Repeat, line for line, the entries below from the first line to the line containing "redirect the PC.", counting both ends.
━━━━━━━━
--- config.mk ---
export PLATFORM = sky130hd
export DESIGN_NAME = fetch_queue
export DESIGN_NICKNAME = d
export VERILOG_FILES = /design/src/rtl/fetch_queue.sv
export SDC_FILE = /design/constraint.sdc
export NUM_CORES = 1
export LEC_CHECK = 0
export CORE_AREA = 2 2 153 155
export DETAILED_ROUTE_END_ITERATION = 7
export DIE_AREA = 0 0 155 157
export PLACE_DENSITY = 0.82
export SLEW_MARGIN = 10
export SYNTH_ARGS = -nofsm -noshare
export SYNTH_HDL_FRONTEND = slang
export SYNTH_SLANG_ARGS = --single-unit
--- constraint.sdc ---
create_clock -name clk -period 11.65 [get_ports clk]
set_clock_uncertainty 0.05 [all_clocks]
set_input_delay 2.9125 -clock clk [delete_from_list [all_inputs] [get_ports clk]]
set_output_delay 2.9125 -clock clk [all_outputs]
set_load 0.03 [all_outputs]
--- src/rtl/core_pc_gen.sv ---
// Purpose: program-counter generator that owns the fetch-bus request and produces fetch addresses.
// Latency: one cycle; redirects, holds and increments all appear on pc_addr_out after the next clk edge.
// Backpressure: hold_flag_in freezes the PC in FETCH, and a dropped bus_grant_in parks the core in REQ with the PC kept.
module core_pc_gen #(
  parameter int                 ADDR_W       = 32,
  parameter logic [ADDR_W-1:0]  RESET_VECTOR = 32'h0000_0000
) (
  input  logic              clk,
  input  logic              rst,
  input  logic              jump_flag_in,
  input  logic [ADDR_W-1:0] jump_addr_in,
  input  logic              hold_flag_in,
  input  logic              bus_grant_in,
  output logic              bus_req_out,
  output logic [ADDR_W-1:0] pc_addr_out,
  output logic              pc_valid_out,
  output logic              misalign_out
);

  typedef enum logic [1:0] {
    ST_IDLE  = 2'b00,
    ST_REQ   = 2'b01,
    ST_FETCH = 2'b10
  } state_t;

  localparam logic [ADDR_W-1:0] PC_STEP = ADDR_W'(4);

  state_t            state_q, state_d;
  logic [ADDR_W-1:0] pc_q, pc_d;
  logic              pc_valid_q, pc_valid_d;
  logic              misalign_q, misalign_d;

  // Jump qualification: only word-aligned targets may redirect the PC.
  logic jump_aligned;
  logic jump_misaligned;

  // Classify the incoming redirect; the target is ignored when no jump is requested.
  always_comb begin
    jump_aligned    = 1'b0;
    jump_misaligned = 1'b0;
    if (jump_flag_in) begin
      if (jump_addr_in[1:0] == 2'b00) begin
        jump_aligned = 1'b1;
      end else begin
        jump_misaligned = 1'b1;
      end
    end
  end

  // Next-state and next-PC selection: aligned jump beats hold, hold beats increment.
  always_comb begin
    state_d    = state_q;
    pc_d       = pc_q;
    misalign_d = 1'b0;
    unique case (state_q)
      ST_IDLE: begin
        // One idle cycle after reset, then ask for the bus.
        state_d = ST_REQ;
      end
      ST_REQ: begin
        // Waiting for the bus: redirects still land, holds and increments do not.
        if (jump_aligned) begin
          pc_d = jump_addr_in;
        end
        misalign_d = jump_misaligned;
        if (bus_grant_in) begin
          state_d = ST_FETCH;
        end
      end
      ST_FETCH: begin
        if (jump_aligned) begin
          pc_d = jump_addr_in;
        end else if (jump_misaligned) begin
          // Bad target: keep the PC where it is and flag it for one cycle.
          misalign_d = 1'b1;
        end else if (hold_flag_in) begin
          pc_d = pc_q;
        end else if (bus_grant_in) begin
          // Wraps silently at the top of the address space.
          pc_d = pc_q + PC_STEP;
        end
        // Losing the grant parks us in REQ; the PC keeps the pending address.
        if (!bus_grant_in) begin
          state_d = ST_REQ;
        end
      end
      default: begin
        state_d = ST_IDLE;
      end
    endcase
    // Valid is registered and simply mirrors being in FETCH.
    pc_valid_d = (state_d == ST_FETCH);
  end

  // State and datapath registers; reset discards any in-flight fetch or same-cycle jump.
  always_ff @(posedge clk or posedge rst) begin
    if (rst) begin
      state_q    <= ST_IDLE;
      pc_q       <= RESET_VECTOR;
      pc_valid_q <= 1'b0;
      misalign_q <= 1'b0;
    end else begin
      state_q    <= state_d;
      pc_q       <= pc_d;
      pc_valid_q <= pc_valid_d;
      misalign_q <= misalign_d;
    end
  end

  // Outputs come straight from flops, so reset forces them without waiting for an edge.
  always_comb begin
    bus_req_out  = (state_q != ST_IDLE);
    pc_addr_out  = pc_q;
    pc_valid_out = pc_valid_q;
    misalign_out = misalign_q;
  end

endmodule
===== src/rtl/mc_control_if.sv =====
// Memory-side handshake bundle between the multi-cycle control FSM and memory.
// Ports: mem_ready (memory -> control), mem_read/mem_write/iord (control -> memory).
interface mc_control_if;
    logic mem_ready;
    logic mem_read;
    logic mem_write;
    logic iord;

    modport master (
        input  mem_ready,
        output mem_read,
        output mem_write,
        output iord
    );

    modport slave (
        output mem_ready,
        input  mem_read,
        input  mem_write,
        input  iord
    );
endinterface


===== src/rtl/mc_control.sv =====
// Multi-cycle main control FSM for the MIPS-subset shared-memory datapath.
// Ports: clk, rst_n, IR fields (opcode/funct/rt), memory bundle (mem), datapath
// controls, illegal pulse, retired-instruction counter and debug state code.
module mc_control #(
    parameter int MEM_HANDSHAKE = 1,
    parameter int CNT_W         = 32,
    parameter int ALUOP_W       = 4
) (
    input  logic               clk,
    input  logic               rst_n,
    input  logic [5:0]         opcode,
    input  logic [5:0]         funct,
    input  logic [4:0]         rt,
    mc_control_if.master       mem,
    output logic               pc_write,
    output logic               pc_write_cond,
    output logic [2:0]         branch_type,
    output logic [1:0]         pc_src,
    output logic               ir_write,
    output logic [1:0]         reg_dst,
    output logic [1:0]         mem_to_reg,
    output logic               reg_write,
    output logic               alu_src_a,
    output logic [1:0]         alu_src_b,
    output logic [ALUOP_W-1:0] alu_op,
    output logic               illegal,
    output logic [CNT_W-1:0]   instr_count,
    output logic [3:0]         state
);

    typedef enum logic [3:0] {
        S_RESET   = 4'd0,
        S_FETCH   = 4'd1,
        S_DECODE  = 4'd2,
        S_MEMADR  = 4'd3,
        S_MEMRD   = 4'd4,
        S_MEMWB   = 4'd5,
        S_MEMWR   = 4'd6,
        S_EXEC    = 4'd7,
        S_RWB     = 4'd8,
        S_IEXEC   = 4'd9,
        S_IWB     = 4'd10,
        S_BRANCH  = 4'd11,
        S_JUMP    = 4'd12,
        S_JR      = 4'd13,
        S_ILLEGAL = 4'd14
    } state_t;

    typedef enum logic [3:0] {
        K_LW, K_SW, K_R, K_JR, K_ADDI, K_ANDI,
        K_BEQ, K_BNE, K_BGTZ, K_BGEZ, K_BLTZ,
        K_J, K_JAL, K_ILL
    } kind_t;

    state_t           state_q, state_d;
    kind_t            kind_q, kind_d, kind_c;
    logic [CNT_W-1:0] cnt_q, cnt_d;
    logic             ready;
    logic             retire;

    logic             mem_read_c;
    logic             mem_write_c;
    logic             iord_c;
    logic [3:0]       alu_op_c;

    // With a single-cycle memory the handshake is tied off.
    assign ready = (MEM_HANDSHAKE == 0) ? 1'b1 : mem.mem_ready;

    // Instruction class from the IR fields; only sampled in DECODE.
    always_comb begin
        kind_c = K_ILL;
        case (opcode)
            6'h23: kind_c = K_LW;
            6'h2B: kind_c = K_SW;
            6'h00: kind_c = (funct == 6'h08) ? K_JR : K_R;
            6'h08: kind_c = K_ADDI;
            6'h0C: kind_c = K_ANDI;
            6'h04: kind_c = K_BEQ;
            6'h05: kind_c = K_BNE;
            6'h07: kind_c = K_BGTZ;
            6'h01: begin
                if (rt == 5'd1)
                    kind_c = K_BGEZ;
                else if (rt == 5'd0)
                    kind_c = K_BLTZ;
                else
                    kind_c = K_ILL;
            end
            6'h02: kind_c = K_J;
            6'h03: kind_c = K_JAL;
            default: kind_c = K_ILL;
        endcase
    end

    // Next state and retire detection.
    always_comb begin
        state_d = state_q;
        retire  = 1'b0;
        kind_d  = kind_q;
        case (state_q)
            S_RESET: state_d = S_FETCH;
            S_FETCH: begin
                if (ready)
                    state_d = S_DECODE;
            end
            S_DECODE: begin
                kind_d = kind_c;
                case (kind_c)
                    K_LW, K_SW:      state_d = S_MEMADR;
                    K_R:             state_d = S_EXEC;
                    K_JR:            state_d = S_JR;
                    K_ADDI, K_ANDI:  state_d = S_IEXEC;
                    K_BEQ, K_BNE,
                    K_BGTZ, K_BGEZ,
                    K_BLTZ:          state_d = S_BRANCH;
                    K_J, K_JAL:      state_d = S_JUMP;
                    default:         state_d = S_ILLEGAL;
                endcase
            end
            S_MEMADR: state_d = (kind_q == K_SW) ? S_MEMWR : S_MEMRD;
            S_MEMRD: begin
                if (ready)
                    state_d = S_MEMWB;
            end
            S_MEMWR: begin
                if (ready) begin
                    state_d = S_FETCH;
                    retire  = 1'b1;
                end
            end
            S_EXEC:  state_d = S_RWB;
            S_IEXEC: state_d = S_IWB;
            S_MEMWB, S_RWB, S_IWB, S_BRANCH,
            S_JUMP, S_JR, S_ILLEGAL: begin
                state_d = S_FETCH;
                retire  = 1'b1;
            end
            default: state_d = S_FETCH;
        endcase
        cnt_d = retire ? cnt_q + CNT_W'(1) : cnt_q;
    end

    // Moore output decode; FETCH strobes alone follow mem_ready.
    always_comb begin
        pc_write      = 1'b0;
        pc_write_cond = 1'b0;
        branch_type   = 3'b000;
        pc_src        = 2'b00;
        mem_read_c    = 1'b0;
        mem_write_c   = 1'b0;
        iord_c        = 1'b0;
        ir_write      = 1'b0;
        reg_dst       = 2'b00;
        mem_to_reg    = 2'b00;
        reg_write     = 1'b0;
        alu_src_a     = 1'b0;
        alu_src_b     = 2'b00;
        alu_op_c      = 4'h0;
        illegal       = 1'b0;
        case (state_q)
            S_FETCH: begin
                mem_read_c = 1'b1;
                alu_src_b  = 2'b01;
                ir_write   = ready;
                pc_write   = ready;
            end
            S_DECODE: alu_src_b = 2'b11;
            S_MEMADR: begin
                alu_src_a = 1'b1;
                alu_src_b = 2'b10;
            end
            S_MEMRD: begin
                mem_read_c = 1'b1;
                iord_c     = 1'b1;
            end
            S_MEMWB: begin
                reg_write  = 1'b1;
                mem_to_reg = 2'b01;
            end
            S_MEMWR: begin
                mem_write_c = 1'b1;
                iord_c      = 1'b1;
            end
            S_EXEC: begin
                alu_src_a = 1'b1;
                alu_op_c  = 4'h4;
            end
            S_RWB: begin
                reg_write = 1'b1;
                reg_dst   = 2'b01;
            end
            S_IEXEC: begin
                alu_src_a = 1'b1;
                alu_src_b = 2'b10;
                alu_op_c  = (kind_q == K_ANDI) ? 4'hC : 4'h6;
            end
            S_IWB: reg_write = 1'b1;
            S_BRANCH: begin
                alu_src_a     = 1'b1;
                pc_write_cond = 1'b1;
                pc_src        = 2'b01;
                alu_src_b     = 2'b10;
                case (kind_q)
                    K_BEQ: begin
                        branch_type = 3'b001;
                        alu_op_c    = 4'h8;
                        alu_src_b   = 2'b00;
                    end
                    K_BNE: begin
                        branch_type = 3'b010;
                        alu_op_c    = 4'h8;
                        alu_src_b   = 2'b00;
                    end
                    K_BGTZ: begin
                        branch_type = 3'b011;
                        alu_op_c    = 4'h3;
                    end
                    K_BGEZ: begin
                        branch_type = 3'b100;
                        alu_op_c    = 4'h9;
                    end
                    default: begin
                        branch_type = 3'b101;
                        alu_op_c    = 4'h1;
                    end
                endcase
            end
            S_JUMP: begin
                pc_write = 1'b1;
                pc_src   = 2'b10;
                if (kind_q == K_JAL) begin
                    reg_write  = 1'b1;
                    reg_dst    = 2'b10;
                    mem_to_reg = 2'b10;
                end
            end
            S_JR: begin
                pc_write = 1'b1;
                pc_src   = 2'b11;
            end
            S_ILLEGAL: illegal = 1'b1;
            default: ;
        endcase
    end

    assign mem.mem_read  = mem_read_c;
    assign mem.mem_write = mem_write_c;
    assign mem.iord      = iord_c;
    assign alu_op        = ALUOP_W'(alu_op_c);
    assign instr_count   = cnt_q;
    assign state         = state_q;

    always_ff @(posedge clk or negedge rst_n) begin
        if (!rst_n) begin
            state_q <= S_RESET;
            kind_q  <= K_ILL;
            cnt_q   <= '0;
        end else begin
            state_q <= state_d;
            kind_q  <= kind_d;
            cnt_q   <= cnt_d;
        end
    end

endmodule

===== src/flat_wrapper.sv =====
// flat-port wrapper written by rule: the top's interface ports become plain ports
module mc_control_flat 
#(
    parameter int MEM_HANDSHAKE = 1,
    parameter int CNT_W         = 32,
    parameter int ALUOP_W       = 4
)
  (clk, rst_n, opcode, funct, rt, pc_write, pc_write_cond, branch_type, pc_src, ir_write, reg_dst, mem_to_reg, reg_write, alu_src_a, alu_src_b, alu_op, illegal, instr_count, state, mem_mem_ready, mem_mem_read, mem_mem_write, mem_iord);
  mc_control_if mem_i ();
  input  logic clk;
  input  logic rst_n;
  input  logic [5:0] opcode;
  input  logic [5:0] funct;
  input  logic [4:0] rt;
  output logic pc_write;
  output logic pc_write_cond;
  output logic [2:0] branch_type;
  output logic [1:0] pc_src;
  output logic ir_write;
  output logic [1:0] reg_dst;
  output logic [1:0] mem_to_reg;
  output logic reg_write;
  output logic alu_src_a;
  output logic [1:0] alu_src_b;
  output logic [ALUOP_W-1:0] alu_op;
  output logic illegal;
  output logic [CNT_W-1:0] instr_count;
  output logic [3:0] state;
  input wire logic [$bits(mem_i.mem_ready)-1:0] mem_mem_ready;
  output wire logic [$bits(mem_i.mem_read)-1:0] mem_mem_read;
  output wire logic [$bits(mem_i.mem_write)-1:0] mem_mem_write;
  output wire logic [$bits(mem_i.iord)-1:0] mem_iord;
  assign mem_i.mem_ready = mem_mem_ready;
  assign mem_mem_read = mem_i.mem_read;
  assign mem_mem_write = mem_i.mem_write;
  assign mem_iord = mem_i.iord;
  mc_control #(.MEM_HANDSHAKE(MEM_HANDSHAKE), .CNT_W(CNT_W), .ALUOP_W(ALUOP_W)) u_core (.clk(clk), .rst_n(rst_n), .opcode(opcode), .funct(funct), .rt(rt), .mem(mem_i), .pc_write(pc_write), .pc_write_cond(pc_write_cond), .branch_type(branch_type), .pc_src(pc_src), .ir_write(ir_write), .reg_dst(reg_dst), .mem_to_reg(mem_to_reg), .reg_write(reg_write), .alu_src_a(alu_src_a), .alu_src_b(alu_src_b), .alu_op(alu_op), .illegal(illegal), .instr_count(instr_count), .state(state));
endmodule

===== config.mk =====
export PLATFORM = sky130hd
export DESIGN_NAME = mc_control_flat
export DESIGN_NICKNAME = d
export VERILOG_FILES = /design/src/rtl/mc_control_if.sv /design/src/rtl/mc_control.sv /design/src/flat_wrapper.sv
export SDC_FILE = /design/constraint.sdc
export NUM_CORES = 1
export LEC_CHECK = 0
export BUFFER_PORTS_ARGS = -buffer_cell sky130_fd_sc_hd__buf_4
export CAP_MARGIN = 20
export CORE_MARGIN = 3
export CORE_UTILIZATION = 35
export DETAILED_ROUTE_END_ITERATION = 8
export GPL_TIMING_DRIVEN = 0
export HOLD_SLACK_MARGIN = 0.12
export PLACE_DENSITY = 0.68
export SKIP_CTS_REPAIR_TIMING = 1
export SYNTH_ARGS = -nofsm -noshare
export SYNTH_HDL_FRONTEND = slang
export SYNTH_SLANG_ARGS = --single-unit

===== constraint.sdc =====
create_clock -name clk -period 3.3 [get_ports clk]
set_input_delay 0.66 -clock clk [delete_from_list [all_inputs] [get_ports clk]]
set_output_delay 0.66 -clock clk [all_outputs]
set_load 0.02 [all_outputs]

=== Word-level counts from Yosys, hierarchy flattened ===
Memories as Yosys holds them, arrays and structs flattened.
Index checks and enable logic that the tools add are counted.

* Bits in registers: 40
* ROM bits: 64
* Input port bits: 20
* Output and inout bits: 60
* Logic and storage cells: 84
* Memories kept: 1

{| class="wikitable"
|+ Memories
! memory !! words !! bits a word !! rd ports !! clocked after memory_dff !! write ports !! line !! text
|-
| (no name shown) || 16 || 4 || 1 || 0 || 0 || mc_control.sv:108 || <nowiki>case (kind_c)</nowiki>
|}

* Add/sub/neg operators: 1
* Equal/unequal tests: 36
* Mux-type cells: 32
* Reduce and logical (&&, ||, !) cells: 11

{| class="wikitable"
|+ Operators with widths
! kind !! count
|-
| 4-bit one-hot mux with 11 select lines || 1
|-
| 4-bit equality test, second input constant || 10
|-
| 32-bit by 1-bit adder with 32-bit output, second input constant || 1
|-
| 4-bit by 3-bit equality test with 1-bit output, second input constant || 7
|-
| 4-bit one-hot mux with 7 select lines || 1
|-
| 4-bit one-hot mux with 3 select lines || 2
|-
| 4-bit two-way mux || 5
|-
| 6-bit by 3-bit equality test with 1-bit output, second input constant || 3
|-
| 6-bit by 4-bit equality test with 1-bit output, second input constant || 3
|-
| 6-bit by 2-bit equality test with 1-bit output, second input constant || 2
|-
| 6-bit equality test, second input constant || 2
|-
| 3-bit one-hot mux with 4 select lines || 1
|-
| 1-bit two-way mux || 10
|-
| 2-bit OR reduction || 5
|-
| 4-bit by 1-bit equality test with 1-bit output, second input constant || 2
|-
| 4-bit by 2-bit equality test with 1-bit output, second input constant || 2
|-
| 2-bit one-hot mux with 2 select lines || 2
|-
| 2-bit one-hot mux with 4 select lines || 1
|-
| 7-bit OR reduction || 1
|-
| 6-bit by 1-bit equality test with 1-bit output, second input constant || 1
|-
| 6-bit zero test || 1
|-
| 2-bit two-way mux || 3
|-
| 3-bit two-way mux || 2
|-
| 2-bit != test, second input constant || 3
|-
| other kinds (7) || 9
|}

=== Depth between registers and ports, before layout ===
An unclocked memory read counts as a cell.

* Depth in word-level cells: 6
* Mapped depth: 8
* Depth with buffers taken out: 7

=== Least setup slack after synthesis ===
Ideal clock, no wire load.

* Path kind: reg-to-output
* From: register u_core.state_q[2], in the netlist u_core.state[2]
* To: output port reg_write
* Arrival time: 2062 ps
* Required time: 2640 ps
* Path slack: 578 ps
* Stages on the path, launching flop included: 7
* Buffers on the path: 2
* Cells stage by stage: dfrtp_1 clkbuf_1 clkbuf_1 nand2_1 nor2_1 and3_1 a211o_1

* Cells in the longest elaborated chain, start to end: 3
* Elaborated cells between the ends (all ways): 6
* Classes of those cells: eq/ne: 4; mux: 1; reduce/logical: 1

{| class="wikitable"
|+ RTL lines
! element !! line !! text
|-
| start: declaration || mc_control.sv:55 || <nowiki>state_t state_q, state_d;</nowiki>
|-
| start signal: assignment || mc_control.sv:259 || <nowiki>state_q <= state_d;</nowiki>
|-
| 4-bit by 3-bit equality test with 1-bit output or 4-bit equality test (tied branches) || mc_control.sv:160 || <nowiki>case (state_q)</nowiki>
|-
| 3-bit OR reduction (no line) || - ||
|-
| 1-bit one-hot mux with 2 select lines (*) || mc_control.sv:160 ||
|-
| end: declaration || flat_wrapper.sv:22 || <nowiki>output logic reg_write;</nowiki>
|}

Every way passes the cells marked *; elsewhere a longest branch is shown, timed or not.

=== Worst setup path after layout ===
Ends and elaborated chain as after synthesis.

==> results_dict.tcl <==
set metrics [dict create \
    outcome "completed" \
    yosys-top-cells-count "45 x nor2_1, 37 x dfrtp_1, 29 x nand2_1, 17 x xnor2_1, 15 x xor2_1" \
    synth-main-ff-cell "dfrtp_1" \
    gp_congestion 0.862 \
    area_growth_pct 31.8 \
    relSlewSlack 0.589 \
    overflow 0 \
    drcViolationCount 0 \
    pwr-share-comb 0.460 \
    irDropWorstVdd_mv 0.350 \
    yosys.cell_types.count 49 \
    place.detailed.hpwl_um 4680 \
    grt_pass1_wl_um 9800 \
    die_area_um2 8000 \
    cts_buffer_depth 2 \
    seq_area_frac_synth 0.412 \
    clock_latency_ns 0.29 \
    arrival_ns 2.13 \
    synth_top_cells_by_area "dfrtp_1 38%, nor2_1 6.9%, xnor2_1 6.1%, xor2_1 5.4%, nand2_1 4.5%" \
    synth_cells 283 \
    p_leak_uw 0.00154 \
    clkTransAtPathRegs_ns 0.08 \
    synth.most_common_cell "nor2_1" \
    internal_power_uw 1090 \
    hp-class "input pin to async pin" \
    yosys.area.top_type "dfrtp_1" \
    power.switching_uw 786 \
    worst_pin_slew_ns 0.613 \
    post_drt_via_cell_ratio 5.32 \
    port_buffers 78 \
    vias 2373 \
    diodes 0 \
    num_rows 29 \
    rsz0062_at_grt "no" \
    wl_per_cell_um 13.9 \
    syn-num-nets 304 \
    path_common_cell "clkbuf_1" \
    reg2reg_slack_ns 1.03 \
    setup_viol 0 \
    finalHoldViolations 0 \
    reg2reg_depth 7 \
    max_freq_mhz 358 \
    final_layout_size_suffix_gt1_frac 0.266 \
    syn_area_per_cell_um2 8.62 \
    fin_skew_ns 0.00948 \
    syn_area_um2 2440 \
    synth_fa_ha_area_frac 0.00513 \
    ys_warn_count 0 \
    crit_path_top_delay_cell "clkbuf_1" \
    numCtsBuffers 5 \
    grt_pass1_vias 2113 \
    p_sw_frac 0.419 \
    synth-simple-area-share 0.299 \
    die-width_um 89.5 \
    layout.nets 389 \
    critical-path-top-delay-family "buffers and inverters" \
    final_util 0.492 \
    synth_top_area_frac 0.380 \
    synth_top_family_by_area "simple AND/OR/NAND/NOR gates" \
    synth_edf_count 0 \
    max_stage_delay_ns 0.39 \
    drtIter0Drc 135 \
    path_class "flop to output port" \
    slew_viol_final 0 \
    pin_count 80 \
    dp_slack_ns 0.801 \
    critical_path_depth 7 \
    power_frac_clock 0.179 \
    crit_buf_inv 3 \
    p_seq_frac 0.360 \
    grt_max_degree 41 \
    cap_violations 0 \
    die_h_um 89.5 \
    worst_setup_path_start_kind "flop" \
    crit_chain "clkbuf_1, clkbuf_1, nand2_1, nor2_1, and3_1, a211o_1, buf_4" \
    period_minus_slack_ns 2.79 \
    cts_num_sinks 40 \
    core_um2 6530 \
    fin_ws_ns 0.510 \
    worstSetupEndpointType "output port" \
    cts_tree "done" \
    ys_seq_elements 40 \
    htree_levels 2 \
    start_util 0.373 \
    setup_tns_ns 0 \
    ant_nets 0 \
    p_per_area_nw_per_um2 583 \
    cp_max_fo 10 \
    drtPass1Iterations 4 \
    antenna_found_initial 0 \
    grt.total_usage 0.154 \
    synth_mux_area_frac 0.0231 \
    drt-total-wl_um 6180 \
    synthXorXnorAreaFrac 0.115 \
    cp_data_required_time_ns 2.64 \
    finalCritPeriodShare 0.845 \
    synth_compound_area_frac 0.117 \
    synthArstFlopShare 1.00 \
    cts_root_buf "clkbuf_8" \
]
## registers in the layout, summed over array words and instances (netlist names)
register / flops
u_core.kind_q: 4
u_core.instr_count: 32
u_core.state: 4
## power groups by stage
stage	clock network [uW]	registers [uW]	logic, uW
2_1_floorplan	0	722	490
3_3_place_gp	0	680	853
3_5_place_dp	0	684	863
4_1_cts	346	676	868
5_1_grt	368	692	952
6_report	336	676	863
## final cells by class
cell class	instances	area, um^2
well taps	77	96.3
multi-input cells	225	1360
plain buffers	11	43.8
clock buffers	7	86.3
flip-flops and latches	40	1000
inverters	7	26.3
fillers	646	3320
clock inverters	1	7.51
repair buffers	78	586
## final timing paths
| path | start | end |
|---|---|---|
| min reg2reg | u_core.instr_count[31] | u_core.instr_count[31] |
| min | rst_n | u_core.instr_count[31] |
| max reg2reg | u_core.state[3] | u_core.instr_count[10] |
| min in group clk | u_core.instr_count[31] | u_core.instr_count[31] |
| max | u_core.state[2] | reg_write |
| max in group asynchronous | rst_n | u_core.kind_q[0] |
## cells by family (layout without fill, tap and decap cells)
kind of cell | after synthesis | count (layout)
AO/OA/AOI/OAI | 45 | 45
XOR/XNOR | 32 | 32
adder cells (fa/ha/maj) | 1 | 1
buffers and inverters | 18 | 104
flip-flops | 40 | 40
multiplexers | 5 | 5
AND/OR/NAND/NOR | 142 | 142
## per-stage QoR
stage / std cells / power (uW) / cell area, um^2 / hold slack (ns)
after floorplan: 283 / 1210 / 2440 / 0.364
after global placement: 438 / 1530 / 3120 / 0.460
after detailed placement: 438 / 1550 / 3120 / 0.469
after CTS: 446 / 1890 / 3210 / 0.351
after global routing: 446 / 2010 / 3210 / 0.363
final: 446 / 1880 / 3210 / 0.331
## routing by layer
metal	share of wire	global-route usage
met3	0.063	0.0359
met1	0.45	0.207
met2	0.48	0.244
met5	0	0
met4	0.010	0.0541
## cells in the final DEF (no fill, tap or decap), types with 3 or more instances in the layout
cell      count
nor3_1        7
nor4b_1       4
or4_1         3
mux2_2        5
a21oi_1      12
nor2_1       45
and3_1       10
nor4_1        3
buf_4        78
xnor2_1      17
nand2b_1      6
nor2b_1       4
dfstp_2       3
clkbuf_1     10
nand3_1       6
nand4_1      11
clkbuf_8      6
dfrtp_1      37
nand2_1      29
a211oi_1      3
xor2_1       15
o21ai_0      11
inv_1         7
Note: power is estimated with default switching activity, not from simulation.
--- config.mk ---
export PLATFORM = sky130hd
export DESIGN_NAME = fetch_pc_ctrl
export DESIGN_NICKNAME = d
export VERILOG_FILES = /design/src/rtl/fetch_pc_ctrl_pkg.sv /design/src/rtl/fetch_pc_ctrl_if_id_reg.sv /design/src/rtl/fetch_pc_ctrl.sv
export SDC_FILE = /design/constraint.sdc
export NUM_CORES = 1
export LEC_CHECK = 0
export CAP_MARGIN = 20
export CORE_MARGIN = 5
export CORE_UTILIZATION = 35
export DETAILED_ROUTE_END_ITERATION = 7
export GPL_TIMING_DRIVEN = 0
export PLACE_DENSITY = 0.63
export SLEW_MARGIN = 20
export SYNTH_ARGS = -nofsm -noshare
export SYNTH_HDL_FRONTEND = slang
export SYNTH_SLANG_ARGS = --single-unit
--- constraint.sdc ---
create_clock -name clk -period 2.05 [get_ports clk]
set_clock_uncertainty 0.15 [all_clocks]
set_input_delay 0.41 -clock clk [delete_from_list [all_inputs] [get_ports clk]]
set_output_delay 0.41 -clock clk [all_outputs]
set_load 0.1 [all_outputs]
━━━━━━━━
— ANSWER —
--- config.mk ---
export PLATFORM = sky130hd
export DESIGN_NAME = fetch_queue
export DESIGN_NICKNAME = d
export VERILOG_FILES = /design/src/rtl/fetch_queue.sv
export SDC_FILE = /design/constraint.sdc
export NUM_CORES = 1
export LEC_CHECK = 0
export CORE_AREA = 2 2 153 155
export DETAILED_ROUTE_END_ITERATION = 7
export DIE_AREA = 0 0 155 157
export PLACE_DENSITY = 0.82
export SLEW_MARGIN = 10
export SYNTH_ARGS = -nofsm -noshare
export SYNTH_HDL_FRONTEND = slang
export SYNTH_SLANG_ARGS = --single-unit
--- constraint.sdc ---
create_clock -name clk -period 11.65 [get_ports clk]
set_clock_uncertainty 0.05 [all_clocks]
set_input_delay 2.9125 -clock clk [delete_from_list [all_inputs] [get_ports clk]]
set_output_delay 2.9125 -clock clk [all_outputs]
set_load 0.03 [all_outputs]
--- src/rtl/core_pc_gen.sv ---
// Purpose: program-counter generator that owns the fetch-bus request and produces fetch addresses.
// Latency: one cycle; redirects, holds and increments all appear on pc_addr_out after the next clk edge.
// Backpressure: hold_flag_in freezes the PC in FETCH, and a dropped bus_grant_in parks the core in REQ with the PC kept.
module core_pc_gen #(
  parameter int                 ADDR_W       = 32,
  parameter logic [ADDR_W-1:0]  RESET_VECTOR = 32'h0000_0000
) (
  input  logic              clk,
  input  logic              rst,
  input  logic              jump_flag_in,
  input  logic [ADDR_W-1:0] jump_addr_in,
  input  logic              hold_flag_in,
  input  logic              bus_grant_in,
  output logic              bus_req_out,
  output logic [ADDR_W-1:0] pc_addr_out,
  output logic              pc_valid_out,
  output logic              misalign_out
);

  typedef enum logic [1:0] {
    ST_IDLE  = 2'b00,
    ST_REQ   = 2'b01,
    ST_FETCH = 2'b10
  } state_t;

  localparam logic [ADDR_W-1:0] PC_STEP = ADDR_W'(4);

  state_t            state_q, state_d;
  logic [ADDR_W-1:0] pc_q, pc_d;
  logic              pc_valid_q, pc_valid_d;
  logic              misalign_q, misalign_d;

  // Jump qualification: only word-aligned targets may redirect the PC.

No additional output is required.